Developers grappling with the cost of new laws enacted to combat climate change are taking advantage a little-known finance tool to help pay for green-building requirements.

The model for the loans, known as Property Assessed Clean Energy, was created in 2008 to fund improvements that create environmentally sustainable and resilient properties. Now, developers are turning to PACE loans to help create more energy-efficient buildings and meet tougher environmental standards.

In Omaha, Nebraska, for instance, the Capitol District, a $205 million mixed-use entertainment development, has become the latest milestone in a long-running effort to revitalize the downtown area. The project’s developer, Shamrock Development, tapped a PACE program to pay for LED lighting, heat pumps, low-flow water fixtures, and other building materials and equipment to enhance energy and water efficiency.

Promoters say a PACE loan is better than conventional debt used for similar upgrades because it is typically cheaper, it has a fixed interest rate and terms are 20 to 30 years instead of three to five. Shamrock Development’s $24.9 million PACE loan, for example, has an interest rate a little below 6% and a 22-year term.

What’s more, unlike conventional loans, PACE financing becomes an assessment on the property. It is paid annually along with the real estate tax bill, and it transfers to new owners.

“Developers are always on the lookout for new tools to make their projects better,” said Michael T. Moylan, president of Shamrock Development. “We saw that PACE was going to be good for us — it made our buildings more energy efficient, and long-term fixed-rate financing is always attractive.”

Emerging from years of relative obscurity, the PACE model was used to finance $660 million of sustainable building improvements from 2016 through 2018 after funding only $208 million in the six previous years, according to PACENation, a nonprofit organization in Pleasantville, New York.

In addition, institutional investors such as Starwood Capital, Vulcan Capital and CarVal Investors are pouring hundreds of millions of dollars into PACE lenders. Petros PACE Finance, a loan provider in Austin, Texas, with a national platform, announced last year that it had received billions of dollars in commitments, including a $10 million round led by the retired baseball star Alex Rodriguez.

“It’s like we’re holding the tiger by the tail,” said Mansoor Ghori, chief executive and co-founder of Petros PACE, which originated the Capitol District loan. “Market awareness is taking hold, and volume could grow exponentially very quickly.”

The PACE model originated in Berkeley, California, when the city was looking for ways to help residents pay for solar panels and other energy modifications. Financing programs for commercial properties soon followed. So far, 36 states and the District of Columbia have passed legislation to allow the use of PACE financing for commercial properties.

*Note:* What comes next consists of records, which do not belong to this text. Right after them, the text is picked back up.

### src/sv/attitude_angle_pid_controller_core_macros.svh
// Assertion macros shared by the attitude controller RTL.
`ifndef ATTITUDE_ANGLE_PID_CONTROLLER_CORE_MACROS_SVH
`define ATTITUDE_ANGLE_PID_CONTROLLER_CORE_MACROS_SVH

// Same-cycle implication, checked on every rising clock edge out of reset.
`define AAPC_ASSERT_SAME(lbl, ante, cons) \
  lbl: assert property (@(posedge clk_i) disable iff (!rst_ni) (ante) |-> (cons)) \
    else $error("attitude controller check failed");

// Next-cycle implication.
`define AAPC_ASSERT_NEXT(lbl, ante, cons) \
  lbl: assert property (@(posedge clk_i) disable iff (!rst_ni) (ante) |=> (cons)) \
    else $error("attitude controller check failed");

`endif

### src/sv/aapc_pkg.sv
// Package: types, constants and codes of the attitude PID controller.
package aapc_pkg;

  localparam int unsigned PulseW  = 12;
  localparam int unsigned DataW   = 16;
  localparam int unsigned GainW   = 16;
  localparam int unsigned CfgIdxW = 3;
  localparam int unsigned OffsW   = PulseW + 1;  // stick offset, signed
  localparam int unsigned ErrW    = 30;          // angle/rate error, Q.16
  localparam int unsigned IntegW  = 25;          // integrator, Q9.16
  localparam int unsigned ProdW   = ErrW + GainW + 1;
  localparam int unsigned AccW    = ProdW + 1;   // Q.28 sum

  localparam int unsigned StickAngleQ16 = 2621;   // 0.04 deg per us
  localparam int unsigned YawRateQ16    = 52429;  // 0.8 deg/s per us
  localparam int unsigned DtQ16         = 328;    // 0.005 s
  localparam int unsigned IntegLimit    = 9830400; // 150.0 in Q9.16
  localparam int unsigned FracShift     = 16;
  localparam int unsigned OutShift      = 24;
  localparam int unsigned RateShift     = 12;

  // Register indexes of the configuration port
  localparam logic [CfgIdxW-1:0] CfgAngleP  = 3'd0;
  localparam logic [CfgIdxW-1:0] CfgAngleI  = 3'd1;
  localparam logic [CfgIdxW-1:0] CfgAngleD  = 3'd2;
  localparam logic [CfgIdxW-1:0] CfgYawP    = 3'd3;
  localparam logic [CfgIdxW-1:0] CfgArmThr  = 3'd4;
  localparam logic [CfgIdxW-1:0] CfgStickCtr = 3'd5;

  localparam logic [GainW-1:0]  AnglePReset  = 16'd10240;
  localparam logic [GainW-1:0]  AngleIReset  = 16'd205;
  localparam logic [GainW-1:0]  AngleDReset  = 16'd614;
  localparam logic [GainW-1:0]  YawPReset    = 16'd2458;
  localparam logic [PulseW-1:0] ArmThrReset  = 12'd1050;
  localparam logic [PulseW-1:0] StickCtrReset = 12'd1500;

  typedef struct packed {
    logic [PulseW-1:0]       throttle_pulse;
    logic [PulseW-1:0]       roll_stick;
    logic [PulseW-1:0]       pitch_stick;
    logic [PulseW-1:0]       yaw_stick;
    logic signed [DataW-1:0] angle_x;
    logic signed [DataW-1:0] angle_y;
    logic signed [DataW-1:0] rate_x;
    logic signed [DataW-1:0] rate_y;
    logic signed [DataW-1:0] rate_z;
  } aapc_in_t;

  typedef struct packed {
    logic                    motors_stopped;
    logic [PulseW-1:0]       throttle_out;
    logic signed [DataW-1:0] roll_adjust;
    logic signed [DataW-1:0] pitch_adjust;
    logic signed [DataW-1:0] yaw_adjust;
  } aapc_out_t;

  typedef enum logic [1:0] {
    ST_IDLE,
    ST_RUN,
    ST_LOAD
  } state_e;

  // Steps of one lane, one per cycle
  typedef enum logic [2:0] {
    PH_OFFSET,
    PH_ERROR,
    PH_STEP,
    PH_INTEG,
    PH_PTERM,
    PH_DTERM,
    PH_ITERM,
    PH_ROUND
  } phase_e;

  typedef struct packed {
    logic   run;
    logic   clear;
    phase_e phase;
  } lane_ctrl_t;

endpackage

Laws fighting climate change in California, New York and elsewhere are expected to accelerate demand for PACE. “States and cities are putting a heavy burden on commercial real estate owners, who see these ambitious climate targets as unfunded mandates,” said Jessica Bailey, chief executive and co-founder of Greenworks Lending, a PACE lender in Darien, Connecticut. “So PACE is a carrot to the stick that gives property owners a way to finance more energy-efficient systems.”

Better yet, PACE will help developers meet the requirements of green policies without using subsidies, said Jake Baker, managing director of Starwood Sustainable Credit, an affiliate of Starwood Capital that has committed $500 million to CleanFund, a PACE loan platform.

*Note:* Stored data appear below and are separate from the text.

**config.mk**
```make
export PLATFORM = sky130hd
export DESIGN_NAME = ttps_ram
export DESIGN_NICKNAME = d
export VERILOG_FILES = /design/src/rtl/ttps_ram.sv
export SDC_FILE = /design/constraint.sdc
export NUM_CORES = 1
export LEC_CHECK = 0
export BUFFER_PORTS_ARGS = -buffer_cell sky130_fd_sc_hd__clkbuf_2
export CORE_MARGIN = 3
export CORE_UTILIZATION = 52
export CTS_BUF_LIST = sky130_fd_sc_hd__clkbuf_8
export CTS_CLUSTER_DIAMETER = 60
export DETAILED_ROUTE_END_ITERATION = 10
export GPL_TIMING_DRIVEN = 0
export PLACE_DENSITY = 0.66
export SLEW_MARGIN = 20
export SYNTH_ARGS = -nofsm -noshare
export SYNTH_HDL_FRONTEND = slang
export SYNTH_SLANG_ARGS = --single-unit
```
**constraint.sdc**
```tcl
create_clock -name clk -period 3.1 [get_ports clk]
set_input_delay 0.155 -clock clk [delete_from_list [all_inputs] [get_ports clk]]
set_output_delay 0.155 -clock clk [all_outputs]
set_load 0.005 [all_outputs]
```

“It allows market mechanisms to work,” he said, “and has the best chance for success.”

PACE’s original mission was to finance green upgrades in existing buildings. But developers are increasingly using the programs to fund new construction and the gutting and renovation of old buildings. Lenders expect this activity to accelerate in the coming months, especially in light of PACE’s flexibility and affordability.

Developers can borrow up to 20% of a project’s cost in PACE funds, for example. Banks generally finance only around 60% of a project’s cost, and a PACE loan can help bridge the gap. Additionally, PACE is replacing more costly financing, such as mezzanine debt. Mezzanine interest rates are around 12% or more, while PACE rates are generally 6% to 8%.

“The financial industry recognizes that as a form of commercial real estate finance, PACE is here to stay,” said Lain Gutierrez, chief executive of CleanFund, which is based in Sausalito, California. “Apart from the public policy benefits, it has intrinsic value.”